Write out every line below that includes the word "layer".

Records from a data collection:
┌────────

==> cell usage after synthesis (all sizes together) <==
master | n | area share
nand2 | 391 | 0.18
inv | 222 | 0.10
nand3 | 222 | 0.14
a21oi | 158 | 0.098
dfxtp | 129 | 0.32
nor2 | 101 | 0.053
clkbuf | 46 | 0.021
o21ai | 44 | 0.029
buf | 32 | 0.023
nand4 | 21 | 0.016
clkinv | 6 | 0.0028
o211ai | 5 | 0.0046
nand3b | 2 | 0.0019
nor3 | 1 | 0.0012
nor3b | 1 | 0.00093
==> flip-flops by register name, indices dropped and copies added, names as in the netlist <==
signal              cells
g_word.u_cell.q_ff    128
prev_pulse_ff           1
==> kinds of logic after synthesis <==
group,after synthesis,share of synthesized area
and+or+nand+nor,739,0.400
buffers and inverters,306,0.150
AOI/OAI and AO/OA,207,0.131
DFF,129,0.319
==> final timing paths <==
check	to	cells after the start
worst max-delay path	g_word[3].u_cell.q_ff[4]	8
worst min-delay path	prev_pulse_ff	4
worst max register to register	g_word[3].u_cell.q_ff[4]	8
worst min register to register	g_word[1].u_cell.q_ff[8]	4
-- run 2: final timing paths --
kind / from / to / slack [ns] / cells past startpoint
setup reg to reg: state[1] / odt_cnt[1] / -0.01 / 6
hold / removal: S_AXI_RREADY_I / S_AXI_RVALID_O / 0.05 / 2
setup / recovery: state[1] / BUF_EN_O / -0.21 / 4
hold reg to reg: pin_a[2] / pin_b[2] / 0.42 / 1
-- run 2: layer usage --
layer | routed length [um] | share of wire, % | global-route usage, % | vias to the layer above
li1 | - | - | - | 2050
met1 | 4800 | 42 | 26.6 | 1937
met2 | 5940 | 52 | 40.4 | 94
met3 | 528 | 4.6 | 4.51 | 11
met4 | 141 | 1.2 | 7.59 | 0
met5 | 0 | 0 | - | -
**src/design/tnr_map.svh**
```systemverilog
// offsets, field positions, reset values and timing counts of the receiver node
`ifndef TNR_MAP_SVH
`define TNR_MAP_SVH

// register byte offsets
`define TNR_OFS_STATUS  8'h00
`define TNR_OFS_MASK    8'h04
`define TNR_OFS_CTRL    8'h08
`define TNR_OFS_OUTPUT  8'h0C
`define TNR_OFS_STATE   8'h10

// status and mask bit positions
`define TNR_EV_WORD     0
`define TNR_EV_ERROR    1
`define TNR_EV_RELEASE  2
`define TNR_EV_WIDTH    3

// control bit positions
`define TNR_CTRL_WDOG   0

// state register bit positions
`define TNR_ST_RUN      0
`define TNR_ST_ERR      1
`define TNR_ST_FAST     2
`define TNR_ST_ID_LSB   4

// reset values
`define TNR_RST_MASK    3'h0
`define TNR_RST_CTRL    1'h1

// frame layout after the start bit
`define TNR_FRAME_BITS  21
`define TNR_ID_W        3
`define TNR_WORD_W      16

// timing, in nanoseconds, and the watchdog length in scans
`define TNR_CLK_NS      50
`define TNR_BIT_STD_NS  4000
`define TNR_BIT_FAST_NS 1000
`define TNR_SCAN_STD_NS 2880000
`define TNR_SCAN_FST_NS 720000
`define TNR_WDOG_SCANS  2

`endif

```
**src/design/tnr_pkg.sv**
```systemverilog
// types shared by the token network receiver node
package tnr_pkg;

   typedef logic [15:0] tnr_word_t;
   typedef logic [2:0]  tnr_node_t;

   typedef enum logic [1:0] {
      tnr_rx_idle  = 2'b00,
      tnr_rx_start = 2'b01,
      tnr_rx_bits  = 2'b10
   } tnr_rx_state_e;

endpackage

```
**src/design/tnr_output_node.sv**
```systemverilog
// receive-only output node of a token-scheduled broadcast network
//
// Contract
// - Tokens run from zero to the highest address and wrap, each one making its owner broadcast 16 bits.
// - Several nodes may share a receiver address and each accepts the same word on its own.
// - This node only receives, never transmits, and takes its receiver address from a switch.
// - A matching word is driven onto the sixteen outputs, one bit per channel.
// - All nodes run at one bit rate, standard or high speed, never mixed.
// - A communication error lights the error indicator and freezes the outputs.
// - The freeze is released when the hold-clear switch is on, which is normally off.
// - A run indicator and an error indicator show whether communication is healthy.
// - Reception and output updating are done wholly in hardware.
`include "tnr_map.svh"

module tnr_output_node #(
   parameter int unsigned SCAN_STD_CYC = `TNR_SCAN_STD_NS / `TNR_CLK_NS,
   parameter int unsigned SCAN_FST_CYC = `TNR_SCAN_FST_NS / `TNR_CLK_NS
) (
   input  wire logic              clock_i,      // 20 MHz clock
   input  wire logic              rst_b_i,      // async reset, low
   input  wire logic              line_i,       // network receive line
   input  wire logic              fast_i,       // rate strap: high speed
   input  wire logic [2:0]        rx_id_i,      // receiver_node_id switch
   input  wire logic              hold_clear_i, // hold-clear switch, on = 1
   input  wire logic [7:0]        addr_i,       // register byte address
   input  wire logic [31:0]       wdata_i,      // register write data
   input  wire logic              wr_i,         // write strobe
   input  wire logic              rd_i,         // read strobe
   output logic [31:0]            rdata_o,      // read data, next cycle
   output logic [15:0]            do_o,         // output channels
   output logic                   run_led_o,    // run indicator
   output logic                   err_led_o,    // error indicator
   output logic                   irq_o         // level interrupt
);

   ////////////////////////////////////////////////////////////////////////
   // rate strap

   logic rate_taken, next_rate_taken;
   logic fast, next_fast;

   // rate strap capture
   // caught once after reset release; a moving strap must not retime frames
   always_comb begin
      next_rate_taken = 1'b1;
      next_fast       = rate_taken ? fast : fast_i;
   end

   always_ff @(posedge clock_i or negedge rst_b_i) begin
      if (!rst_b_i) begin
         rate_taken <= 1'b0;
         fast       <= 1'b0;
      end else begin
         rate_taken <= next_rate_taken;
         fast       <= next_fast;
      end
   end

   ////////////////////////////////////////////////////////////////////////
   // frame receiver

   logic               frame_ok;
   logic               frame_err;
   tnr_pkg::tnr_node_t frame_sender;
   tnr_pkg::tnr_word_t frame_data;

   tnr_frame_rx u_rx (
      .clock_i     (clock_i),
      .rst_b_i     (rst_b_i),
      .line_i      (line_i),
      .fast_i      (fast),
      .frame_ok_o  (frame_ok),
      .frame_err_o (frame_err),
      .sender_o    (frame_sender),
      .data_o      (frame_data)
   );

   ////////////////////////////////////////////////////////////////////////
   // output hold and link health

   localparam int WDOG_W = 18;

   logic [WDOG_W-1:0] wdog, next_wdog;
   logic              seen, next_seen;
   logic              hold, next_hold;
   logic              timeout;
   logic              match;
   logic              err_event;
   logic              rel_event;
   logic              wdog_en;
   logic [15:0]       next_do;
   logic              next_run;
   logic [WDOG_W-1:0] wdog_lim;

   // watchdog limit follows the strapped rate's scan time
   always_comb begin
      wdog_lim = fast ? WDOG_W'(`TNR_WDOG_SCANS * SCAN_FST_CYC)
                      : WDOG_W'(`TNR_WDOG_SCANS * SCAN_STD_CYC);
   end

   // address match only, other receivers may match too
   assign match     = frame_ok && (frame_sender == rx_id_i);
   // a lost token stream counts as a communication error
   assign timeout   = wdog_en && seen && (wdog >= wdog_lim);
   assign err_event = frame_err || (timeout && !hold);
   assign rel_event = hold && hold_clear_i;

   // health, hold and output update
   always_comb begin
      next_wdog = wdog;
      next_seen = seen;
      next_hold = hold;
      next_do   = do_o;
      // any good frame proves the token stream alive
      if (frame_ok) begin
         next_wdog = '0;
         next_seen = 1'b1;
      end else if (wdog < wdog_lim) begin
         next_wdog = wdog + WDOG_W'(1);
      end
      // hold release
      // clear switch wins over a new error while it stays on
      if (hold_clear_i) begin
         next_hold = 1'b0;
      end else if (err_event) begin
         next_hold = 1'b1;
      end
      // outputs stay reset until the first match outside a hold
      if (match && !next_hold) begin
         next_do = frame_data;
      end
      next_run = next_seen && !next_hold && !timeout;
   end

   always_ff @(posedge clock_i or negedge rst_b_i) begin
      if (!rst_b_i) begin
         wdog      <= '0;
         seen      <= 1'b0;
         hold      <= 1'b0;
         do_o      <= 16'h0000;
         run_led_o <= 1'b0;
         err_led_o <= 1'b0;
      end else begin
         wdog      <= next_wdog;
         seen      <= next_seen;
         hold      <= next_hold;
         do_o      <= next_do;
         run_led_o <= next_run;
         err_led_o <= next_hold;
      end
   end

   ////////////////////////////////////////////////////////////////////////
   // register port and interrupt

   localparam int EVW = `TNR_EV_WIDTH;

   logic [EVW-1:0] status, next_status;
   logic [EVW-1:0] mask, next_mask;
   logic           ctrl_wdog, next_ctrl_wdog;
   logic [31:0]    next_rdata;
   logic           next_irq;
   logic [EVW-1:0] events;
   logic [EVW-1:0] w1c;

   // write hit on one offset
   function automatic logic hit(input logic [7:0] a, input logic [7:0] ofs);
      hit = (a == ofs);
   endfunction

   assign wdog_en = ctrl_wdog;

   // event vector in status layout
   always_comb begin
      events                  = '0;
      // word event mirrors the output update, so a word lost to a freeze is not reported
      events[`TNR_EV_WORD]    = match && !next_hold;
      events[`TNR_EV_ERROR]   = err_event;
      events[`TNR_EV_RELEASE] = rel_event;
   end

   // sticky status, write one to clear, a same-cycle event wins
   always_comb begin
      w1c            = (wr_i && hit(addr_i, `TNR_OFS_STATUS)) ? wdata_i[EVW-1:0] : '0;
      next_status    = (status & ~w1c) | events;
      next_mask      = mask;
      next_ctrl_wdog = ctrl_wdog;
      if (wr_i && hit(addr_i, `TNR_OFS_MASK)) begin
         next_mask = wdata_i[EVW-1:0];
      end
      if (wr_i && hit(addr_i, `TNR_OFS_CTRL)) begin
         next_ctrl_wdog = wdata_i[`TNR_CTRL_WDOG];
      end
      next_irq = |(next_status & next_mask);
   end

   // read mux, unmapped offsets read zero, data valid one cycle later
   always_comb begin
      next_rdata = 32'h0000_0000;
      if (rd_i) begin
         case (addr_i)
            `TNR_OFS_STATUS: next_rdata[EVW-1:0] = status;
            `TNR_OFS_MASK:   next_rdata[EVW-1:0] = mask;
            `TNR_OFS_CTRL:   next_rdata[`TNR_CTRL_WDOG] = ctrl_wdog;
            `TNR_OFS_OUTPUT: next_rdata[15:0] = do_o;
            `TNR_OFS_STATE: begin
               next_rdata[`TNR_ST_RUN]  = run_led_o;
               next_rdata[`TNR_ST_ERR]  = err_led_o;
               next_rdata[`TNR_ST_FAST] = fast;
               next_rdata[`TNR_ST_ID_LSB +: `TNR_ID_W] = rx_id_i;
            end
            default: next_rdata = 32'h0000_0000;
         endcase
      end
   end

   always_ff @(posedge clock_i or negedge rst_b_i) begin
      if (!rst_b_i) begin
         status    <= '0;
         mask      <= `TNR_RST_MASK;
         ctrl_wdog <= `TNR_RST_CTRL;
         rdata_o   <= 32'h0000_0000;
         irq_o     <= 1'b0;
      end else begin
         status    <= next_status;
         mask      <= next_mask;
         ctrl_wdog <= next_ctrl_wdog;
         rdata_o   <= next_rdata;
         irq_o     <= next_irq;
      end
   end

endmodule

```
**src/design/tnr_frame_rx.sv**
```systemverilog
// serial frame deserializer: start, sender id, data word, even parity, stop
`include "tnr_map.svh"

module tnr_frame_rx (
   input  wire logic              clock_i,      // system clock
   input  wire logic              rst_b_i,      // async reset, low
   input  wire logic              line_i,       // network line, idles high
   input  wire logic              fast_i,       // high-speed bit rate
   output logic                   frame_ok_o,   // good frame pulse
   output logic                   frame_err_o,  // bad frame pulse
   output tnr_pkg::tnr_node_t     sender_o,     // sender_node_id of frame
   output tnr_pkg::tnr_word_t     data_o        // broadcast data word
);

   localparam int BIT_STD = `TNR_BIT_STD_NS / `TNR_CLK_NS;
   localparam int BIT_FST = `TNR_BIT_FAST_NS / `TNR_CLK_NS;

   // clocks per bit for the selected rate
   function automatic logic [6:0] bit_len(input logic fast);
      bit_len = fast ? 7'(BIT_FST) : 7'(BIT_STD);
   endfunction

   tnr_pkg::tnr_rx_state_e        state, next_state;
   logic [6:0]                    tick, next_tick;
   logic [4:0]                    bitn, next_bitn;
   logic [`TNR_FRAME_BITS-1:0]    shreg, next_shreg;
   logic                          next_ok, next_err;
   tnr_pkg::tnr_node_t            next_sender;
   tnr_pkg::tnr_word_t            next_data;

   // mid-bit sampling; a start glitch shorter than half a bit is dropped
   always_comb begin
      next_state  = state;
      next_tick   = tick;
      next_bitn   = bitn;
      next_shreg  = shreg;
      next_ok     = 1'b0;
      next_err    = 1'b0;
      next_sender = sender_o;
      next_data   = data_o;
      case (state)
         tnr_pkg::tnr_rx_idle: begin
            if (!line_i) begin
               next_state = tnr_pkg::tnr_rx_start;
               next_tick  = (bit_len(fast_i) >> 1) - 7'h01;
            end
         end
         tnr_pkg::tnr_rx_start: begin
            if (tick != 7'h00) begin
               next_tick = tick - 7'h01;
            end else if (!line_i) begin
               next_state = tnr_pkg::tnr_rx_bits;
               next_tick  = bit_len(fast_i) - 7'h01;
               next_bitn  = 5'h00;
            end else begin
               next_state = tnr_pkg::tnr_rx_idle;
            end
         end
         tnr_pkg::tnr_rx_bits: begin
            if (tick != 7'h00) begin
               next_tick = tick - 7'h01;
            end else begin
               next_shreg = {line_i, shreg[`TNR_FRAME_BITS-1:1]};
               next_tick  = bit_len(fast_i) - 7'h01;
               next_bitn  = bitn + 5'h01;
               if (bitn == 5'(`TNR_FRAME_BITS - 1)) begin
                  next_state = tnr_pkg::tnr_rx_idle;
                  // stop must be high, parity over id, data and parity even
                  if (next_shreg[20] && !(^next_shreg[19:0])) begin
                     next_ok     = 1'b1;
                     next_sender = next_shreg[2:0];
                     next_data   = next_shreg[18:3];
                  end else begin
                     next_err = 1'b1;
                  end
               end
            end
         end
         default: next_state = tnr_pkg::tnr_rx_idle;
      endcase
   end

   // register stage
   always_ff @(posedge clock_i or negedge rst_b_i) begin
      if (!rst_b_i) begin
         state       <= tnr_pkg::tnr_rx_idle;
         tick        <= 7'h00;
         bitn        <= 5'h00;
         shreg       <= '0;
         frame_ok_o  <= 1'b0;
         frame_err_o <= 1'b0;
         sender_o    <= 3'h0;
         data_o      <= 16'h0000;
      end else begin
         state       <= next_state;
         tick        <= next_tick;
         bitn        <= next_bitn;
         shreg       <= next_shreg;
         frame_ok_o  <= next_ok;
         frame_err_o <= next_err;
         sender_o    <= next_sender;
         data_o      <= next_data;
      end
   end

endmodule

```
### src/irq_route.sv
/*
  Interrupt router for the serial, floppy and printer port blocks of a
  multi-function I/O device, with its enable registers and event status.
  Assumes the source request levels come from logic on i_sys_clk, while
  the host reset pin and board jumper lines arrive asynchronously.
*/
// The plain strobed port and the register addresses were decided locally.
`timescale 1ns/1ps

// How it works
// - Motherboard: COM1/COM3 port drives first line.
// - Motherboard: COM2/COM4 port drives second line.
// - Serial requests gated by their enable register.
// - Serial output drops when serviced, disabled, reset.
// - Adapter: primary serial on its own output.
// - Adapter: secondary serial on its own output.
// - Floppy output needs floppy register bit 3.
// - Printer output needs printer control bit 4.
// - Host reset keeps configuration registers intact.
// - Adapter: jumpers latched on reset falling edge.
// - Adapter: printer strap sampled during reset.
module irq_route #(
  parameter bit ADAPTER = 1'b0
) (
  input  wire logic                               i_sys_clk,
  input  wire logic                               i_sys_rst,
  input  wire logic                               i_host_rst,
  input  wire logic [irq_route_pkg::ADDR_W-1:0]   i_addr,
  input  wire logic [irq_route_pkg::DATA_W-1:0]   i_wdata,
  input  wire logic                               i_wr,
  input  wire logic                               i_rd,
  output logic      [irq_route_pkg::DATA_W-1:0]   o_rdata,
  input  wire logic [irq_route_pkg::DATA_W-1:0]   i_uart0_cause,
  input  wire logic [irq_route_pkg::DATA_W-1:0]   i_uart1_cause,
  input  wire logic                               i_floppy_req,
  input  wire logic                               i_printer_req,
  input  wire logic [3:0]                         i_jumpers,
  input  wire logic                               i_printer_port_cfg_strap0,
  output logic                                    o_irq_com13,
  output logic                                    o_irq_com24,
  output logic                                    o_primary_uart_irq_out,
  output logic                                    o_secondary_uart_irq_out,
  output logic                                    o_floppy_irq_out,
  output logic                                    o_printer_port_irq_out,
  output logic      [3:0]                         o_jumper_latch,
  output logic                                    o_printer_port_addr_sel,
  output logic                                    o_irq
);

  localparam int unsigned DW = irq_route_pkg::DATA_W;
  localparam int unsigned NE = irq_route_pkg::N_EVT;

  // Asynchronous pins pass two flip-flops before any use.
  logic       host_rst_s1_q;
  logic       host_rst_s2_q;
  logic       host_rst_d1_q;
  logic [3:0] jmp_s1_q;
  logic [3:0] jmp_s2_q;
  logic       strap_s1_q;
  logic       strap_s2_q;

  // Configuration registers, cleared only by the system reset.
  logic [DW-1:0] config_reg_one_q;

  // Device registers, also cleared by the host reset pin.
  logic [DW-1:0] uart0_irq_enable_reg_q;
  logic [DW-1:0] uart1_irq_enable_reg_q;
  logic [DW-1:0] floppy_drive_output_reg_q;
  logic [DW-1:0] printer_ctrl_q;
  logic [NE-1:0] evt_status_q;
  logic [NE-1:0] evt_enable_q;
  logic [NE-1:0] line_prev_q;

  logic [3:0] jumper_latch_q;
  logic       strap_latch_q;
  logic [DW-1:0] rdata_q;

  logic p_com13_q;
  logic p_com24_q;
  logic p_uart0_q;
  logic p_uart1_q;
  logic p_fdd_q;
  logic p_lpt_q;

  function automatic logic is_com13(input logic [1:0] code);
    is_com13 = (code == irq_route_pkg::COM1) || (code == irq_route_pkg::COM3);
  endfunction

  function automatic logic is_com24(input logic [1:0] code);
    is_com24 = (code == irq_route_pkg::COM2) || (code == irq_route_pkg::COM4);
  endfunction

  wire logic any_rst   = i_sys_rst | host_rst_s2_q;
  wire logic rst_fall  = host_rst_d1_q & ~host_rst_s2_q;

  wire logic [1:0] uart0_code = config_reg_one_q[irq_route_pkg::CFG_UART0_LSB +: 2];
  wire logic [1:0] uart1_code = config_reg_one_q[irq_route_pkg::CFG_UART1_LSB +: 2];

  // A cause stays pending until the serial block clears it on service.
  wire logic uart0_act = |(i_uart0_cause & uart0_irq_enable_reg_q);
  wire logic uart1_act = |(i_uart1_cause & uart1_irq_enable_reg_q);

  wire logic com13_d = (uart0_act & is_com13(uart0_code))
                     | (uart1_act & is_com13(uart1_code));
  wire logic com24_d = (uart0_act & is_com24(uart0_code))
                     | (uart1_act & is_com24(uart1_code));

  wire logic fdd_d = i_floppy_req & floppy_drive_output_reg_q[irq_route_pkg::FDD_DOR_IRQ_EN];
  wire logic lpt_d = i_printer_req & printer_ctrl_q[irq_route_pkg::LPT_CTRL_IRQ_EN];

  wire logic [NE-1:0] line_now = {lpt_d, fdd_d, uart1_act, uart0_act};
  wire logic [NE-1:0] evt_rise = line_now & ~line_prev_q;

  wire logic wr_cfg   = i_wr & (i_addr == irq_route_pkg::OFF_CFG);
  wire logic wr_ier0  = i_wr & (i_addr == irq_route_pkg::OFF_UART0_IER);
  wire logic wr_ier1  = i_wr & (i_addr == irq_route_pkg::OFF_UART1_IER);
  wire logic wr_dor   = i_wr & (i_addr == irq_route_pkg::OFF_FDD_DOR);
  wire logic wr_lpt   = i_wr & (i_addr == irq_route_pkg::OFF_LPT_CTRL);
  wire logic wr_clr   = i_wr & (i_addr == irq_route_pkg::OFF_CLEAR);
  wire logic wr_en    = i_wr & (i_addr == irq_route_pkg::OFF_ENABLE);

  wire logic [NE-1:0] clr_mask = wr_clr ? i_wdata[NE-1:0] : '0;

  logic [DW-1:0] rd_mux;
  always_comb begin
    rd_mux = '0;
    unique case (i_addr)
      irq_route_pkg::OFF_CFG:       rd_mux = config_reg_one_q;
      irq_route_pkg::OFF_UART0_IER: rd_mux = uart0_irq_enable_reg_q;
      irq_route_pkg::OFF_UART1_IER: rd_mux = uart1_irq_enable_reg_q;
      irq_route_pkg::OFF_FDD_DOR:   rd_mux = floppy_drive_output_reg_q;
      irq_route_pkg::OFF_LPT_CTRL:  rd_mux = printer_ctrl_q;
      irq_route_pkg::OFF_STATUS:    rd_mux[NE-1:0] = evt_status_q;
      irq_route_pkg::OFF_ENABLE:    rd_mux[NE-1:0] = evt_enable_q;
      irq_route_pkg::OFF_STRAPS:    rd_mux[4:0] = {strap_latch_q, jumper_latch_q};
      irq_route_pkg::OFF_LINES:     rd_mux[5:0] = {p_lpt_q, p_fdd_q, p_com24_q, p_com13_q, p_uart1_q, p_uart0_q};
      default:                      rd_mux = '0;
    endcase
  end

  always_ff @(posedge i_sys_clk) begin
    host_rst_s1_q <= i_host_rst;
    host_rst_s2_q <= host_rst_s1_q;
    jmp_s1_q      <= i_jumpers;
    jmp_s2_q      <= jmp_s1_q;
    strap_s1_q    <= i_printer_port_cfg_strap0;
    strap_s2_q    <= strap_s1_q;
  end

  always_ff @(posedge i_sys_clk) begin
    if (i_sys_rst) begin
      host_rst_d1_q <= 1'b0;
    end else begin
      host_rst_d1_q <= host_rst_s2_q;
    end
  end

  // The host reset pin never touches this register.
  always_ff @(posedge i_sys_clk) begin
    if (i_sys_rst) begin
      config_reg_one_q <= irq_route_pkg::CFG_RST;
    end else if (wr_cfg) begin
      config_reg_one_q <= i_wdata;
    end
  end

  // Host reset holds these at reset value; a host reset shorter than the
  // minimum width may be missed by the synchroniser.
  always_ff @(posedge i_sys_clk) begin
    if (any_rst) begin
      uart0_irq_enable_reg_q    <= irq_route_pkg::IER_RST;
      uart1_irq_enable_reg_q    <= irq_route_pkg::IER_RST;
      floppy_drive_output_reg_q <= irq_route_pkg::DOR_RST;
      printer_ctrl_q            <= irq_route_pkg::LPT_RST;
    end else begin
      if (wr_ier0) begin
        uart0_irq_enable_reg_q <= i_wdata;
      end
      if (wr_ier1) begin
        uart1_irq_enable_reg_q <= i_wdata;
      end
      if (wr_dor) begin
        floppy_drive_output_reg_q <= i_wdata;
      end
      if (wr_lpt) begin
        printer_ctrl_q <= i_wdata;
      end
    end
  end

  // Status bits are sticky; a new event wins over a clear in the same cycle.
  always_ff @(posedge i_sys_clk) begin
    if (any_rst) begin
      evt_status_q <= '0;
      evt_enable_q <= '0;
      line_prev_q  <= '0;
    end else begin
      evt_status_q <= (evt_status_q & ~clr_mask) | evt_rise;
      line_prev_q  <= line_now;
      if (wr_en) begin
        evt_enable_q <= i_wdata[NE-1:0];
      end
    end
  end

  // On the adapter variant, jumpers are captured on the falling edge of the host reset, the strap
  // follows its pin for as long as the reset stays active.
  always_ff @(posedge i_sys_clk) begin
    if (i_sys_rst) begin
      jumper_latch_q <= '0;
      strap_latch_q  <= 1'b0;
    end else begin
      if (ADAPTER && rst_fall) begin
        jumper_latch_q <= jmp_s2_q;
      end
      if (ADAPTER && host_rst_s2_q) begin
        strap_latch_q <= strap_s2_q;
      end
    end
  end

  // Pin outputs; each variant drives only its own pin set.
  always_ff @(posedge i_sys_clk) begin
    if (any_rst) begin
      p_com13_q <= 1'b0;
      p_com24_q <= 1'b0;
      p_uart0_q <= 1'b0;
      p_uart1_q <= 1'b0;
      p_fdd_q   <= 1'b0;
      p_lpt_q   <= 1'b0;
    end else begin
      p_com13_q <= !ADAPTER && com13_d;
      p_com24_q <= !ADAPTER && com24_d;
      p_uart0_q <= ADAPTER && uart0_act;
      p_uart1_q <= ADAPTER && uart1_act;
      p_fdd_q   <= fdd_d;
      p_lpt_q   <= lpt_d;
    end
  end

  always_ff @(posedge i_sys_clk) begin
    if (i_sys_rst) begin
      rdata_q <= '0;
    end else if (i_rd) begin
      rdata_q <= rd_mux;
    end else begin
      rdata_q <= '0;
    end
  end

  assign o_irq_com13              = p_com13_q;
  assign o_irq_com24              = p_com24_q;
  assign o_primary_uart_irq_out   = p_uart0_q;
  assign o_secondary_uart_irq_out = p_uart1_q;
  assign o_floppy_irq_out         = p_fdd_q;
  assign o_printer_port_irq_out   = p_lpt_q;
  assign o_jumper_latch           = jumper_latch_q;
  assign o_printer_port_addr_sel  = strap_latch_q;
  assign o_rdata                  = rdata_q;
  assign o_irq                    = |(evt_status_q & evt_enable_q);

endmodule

└────────

■ Solved exercise
-- run 2: layer usage --
layer | routed length [um] | share of wire, % | global-route usage, % | vias to the layer above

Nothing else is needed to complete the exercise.